-- Records for this exercise follows --

<file path="src/rtl/mul_nbit_seq.sv">
// Sequential WIDTH-bit multiplier with an unsigned integer mode and a GF(2^WIDTH) mode.
// It performs one shift-add step (integer) or one xtime-xor step (GF) per clock.
// Each operation takes exactly WIDTH steps, whatever the operand values.
// Valid/ready handshakes are used on the operand side and on the result side.
//
// state | meaning
// ------+-----------------------------------------------------------
// IDLE  | waiting for operands, in_ready_o=1
// BUSY  | WIDTH multiply steps, one per clock
// DONE  | product_o valid, held until out_ready_i
module mul_nbit_seq #(
   parameter int unsigned            WIDTH = 8,
   parameter logic [WIDTH-1:0]       POLY  = WIDTH'('h1B)
) (
   input  logic                 clk_i,
   input  logic                 rst_i,
   input  logic                 in_valid_i,
   output logic                 in_ready_o,
   input  logic                 mode_i,
   input  logic [WIDTH-1:0]     operand_a_i,
   input  logic [WIDTH-1:0]     operand_b_i,
   output logic                 out_valid_o,
   input  logic                 out_ready_i,
   output logic [2*WIDTH-1:0]   product_o
);

   generate
      if (WIDTH < 2 || WIDTH > 32) begin : g_width_check
         $fatal(1, "mul_nbit_seq: WIDTH must be in 2..32");
      end
   endgenerate

   localparam int unsigned     CW   = $clog2(WIDTH);
   localparam logic [CW-1:0]   LAST = CW'(WIDTH - 1);

   typedef enum logic [1:0] {
      IDLE = 2'd0,
      BUSY = 2'd1,
      DONE = 2'd2
   } state_t;

   state_t                 state_q, state_d;
   logic [2*WIDTH-1:0]     a_sh_q, a_sh_d;
   logic [WIDTH-1:0]       b_q, b_d;
   logic                   mode_q;
   logic [2*WIDTH-1:0]     acc_q, acc_d;
   logic [CW-1:0]          cnt_q;
   logic [WIDTH-1:0]       gf_xt;

   // State register; reset abandons any in-flight operation at once
   always_ff @(posedge clk_i or posedge rst_i) begin
      if (rst_i) begin
         state_q <= IDLE;
      end else begin
         state_q <= state_d;
      end
   end

   // Next-state logic; the step count alone decides when BUSY ends
   always_comb begin
      state_d = state_q;
      case (state_q)
         IDLE: if (in_valid_i)       state_d = BUSY;
         BUSY: if (cnt_q == LAST)    state_d = DONE;
         DONE: if (out_ready_i)      state_d = IDLE;
         default:                    state_d = IDLE;
      endcase
   end

   // One multiply step: integer is LSB-first shift-add, GF is MSB-first Horner with xtime
   always_comb begin
      acc_d  = acc_q;
      a_sh_d = a_sh_q;
      b_d    = b_q;
      gf_xt  = {acc_q[WIDTH-2:0], 1'b0} ^ (acc_q[WIDTH-1] ? POLY : '0);
      if (mode_q) begin
         acc_d = {{WIDTH{1'b0}}, gf_xt ^ (b_q[WIDTH-1] ? a_sh_q[WIDTH-1:0] : '0)};
         b_d   = b_q << 1;
      end else begin
         if (b_q[0]) begin
            acc_d = acc_q + a_sh_q;
         end
         a_sh_d = a_sh_q << 1;
         b_d    = b_q >> 1;
      end
   end

   // Operand capture on accept, step registers while BUSY, hold otherwise
   always_ff @(posedge clk_i or posedge rst_i) begin
      if (rst_i) begin
         a_sh_q <= '0;
         b_q    <= '0;
         mode_q <= 1'b0;
         acc_q  <= '0;
         cnt_q  <= '0;
      end else begin
         case (state_q)
            IDLE: begin
               if (in_valid_i) begin
                  a_sh_q <= {{WIDTH{1'b0}}, operand_a_i};
                  b_q    <= operand_b_i;
                  mode_q <= mode_i;
                  acc_q  <= '0;
                  cnt_q  <= '0;
               end
            end
            BUSY: begin
               a_sh_q <= a_sh_d;
               b_q    <= b_d;
               acc_q  <= acc_d;
               cnt_q  <= cnt_q + CW'(1);
            end
            default: ;
         endcase
      end
   end

   assign in_ready_o  = (state_q == IDLE);
   assign out_valid_o = (state_q == DONE);
   assign product_o   = acc_q;

endmodule

</file>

-- Records for this exercise concluded --

## To do:
Would you set down the full listing exactly as it reads?

## Response:
<file path="src/rtl/mul_nbit_seq.sv">
// Sequential WIDTH-bit multiplier with an unsigned integer mode and a GF(2^WIDTH) mode.
// It performs one shift-add step (integer) or one xtime-xor step (GF) per clock.
// Each operation takes exactly WIDTH steps, whatever the operand values.
// Valid/ready handshakes are used on the operand side and on the result side.
//
// state | meaning
// ------+-----------------------------------------------------------
// IDLE  | waiting for operands, in_ready_o=1
// BUSY  | WIDTH multiply steps, one per clock
// DONE  | product_o valid, held until out_ready_i
module mul_nbit_seq #(
   parameter int unsigned            WIDTH = 8,
   parameter logic [WIDTH-1:0]       POLY  = WIDTH'('h1B)
) (
   input  logic                 clk_i,
   input  logic                 rst_i,
   input  logic                 in_valid_i,
   output logic                 in_ready_o,
   input  logic                 mode_i,
   input  logic [WIDTH-1:0]     operand_a_i,
   input  logic [WIDTH-1:0]     operand_b_i,
   output logic                 out_valid_o,
   input  logic                 out_ready_i,
   output logic [2*WIDTH-1:0]   product_o
);

   generate
      if (WIDTH < 2 || WIDTH > 32) begin : g_width_check
         $fatal(1, "mul_nbit_seq: WIDTH must be in 2..32");
      end
   endgenerate

   localparam int unsigned     CW   = $clog2(WIDTH);
   localparam logic [CW-1:0]   LAST = CW'(WIDTH - 1);

   typedef enum logic [1:0] {
      IDLE = 2'd0,
      BUSY = 2'd1,
      DONE = 2'd2
   } state_t;

   state_t                 state_q, state_d;
   logic [2*WIDTH-1:0]     a_sh_q, a_sh_d;
   logic [WIDTH-1:0]       b_q, b_d;
   logic                   mode_q;
   logic [2*WIDTH-1:0]     acc_q, acc_d;
   logic [CW-1:0]          cnt_q;
   logic [WIDTH-1:0]       gf_xt;

   // State register; reset abandons any in-flight operation at once
   always_ff @(posedge clk_i or posedge rst_i) begin
      if (rst_i) begin
         state_q <= IDLE;
      end else begin
         state_q <= state_d;
      end
   end

   // Next-state logic; the step count alone decides when BUSY ends
   always_comb begin
      state_d = state_q;
      case (state_q)
         IDLE: if (in_valid_i)       state_d = BUSY;
         BUSY: if (cnt_q == LAST)    state_d = DONE;
         DONE: if (out_ready_i)      state_d = IDLE;
         default:                    state_d = IDLE;
      endcase
   end

   // One multiply step: integer is LSB-first shift-add, GF is MSB-first Horner with xtime
   always_comb begin
      acc_d  = acc_q;
      a_sh_d = a_sh_q;
      b_d    = b_q;
      gf_xt  = {acc_q[WIDTH-2:0], 1'b0} ^ (acc_q[WIDTH-1] ? POLY : '0);
      if (mode_q) begin
         acc_d = {{WIDTH{1'b0}}, gf_xt ^ (b_q[WIDTH-1] ? a_sh_q[WIDTH-1:0] : '0)};
         b_d   = b_q << 1;
      end else begin
         if (b_q[0]) begin
            acc_d = acc_q + a_sh_q;
         end
         a_sh_d = a_sh_q << 1;
         b_d    = b_q >> 1;
      end
   end

   // Operand capture on accept, step registers while BUSY, hold otherwise
   always_ff @(posedge clk_i or posedge rst_i) begin
      if (rst_i) begin
         a_sh_q <= '0;
         b_q    <= '0;
         mode_q <= 1'b0;
         acc_q  <= '0;
         cnt_q  <= '0;
      end else begin
         case (state_q)
            IDLE: begin
               if (in_valid_i) begin
                  a_sh_q <= {{WIDTH{1'b0}}, operand_a_i};
                  b_q    <= operand_b_i;
                  mode_q <= mode_i;
                  acc_q  <= '0;
                  cnt_q  <= '0;
               end
            end
            BUSY: begin
               a_sh_q <= a_sh_d;
               b_q    <= b_d;
               acc_q  <= acc_d;
               cnt_q  <= cnt_q + CW'(1);
            end
            default: ;
         endcase
      end
   end

   assign in_ready_o  = (state_q == IDLE);
   assign out_valid_o = (state_q == DONE);
   assign product_o   = acc_q;

endmodule

</file>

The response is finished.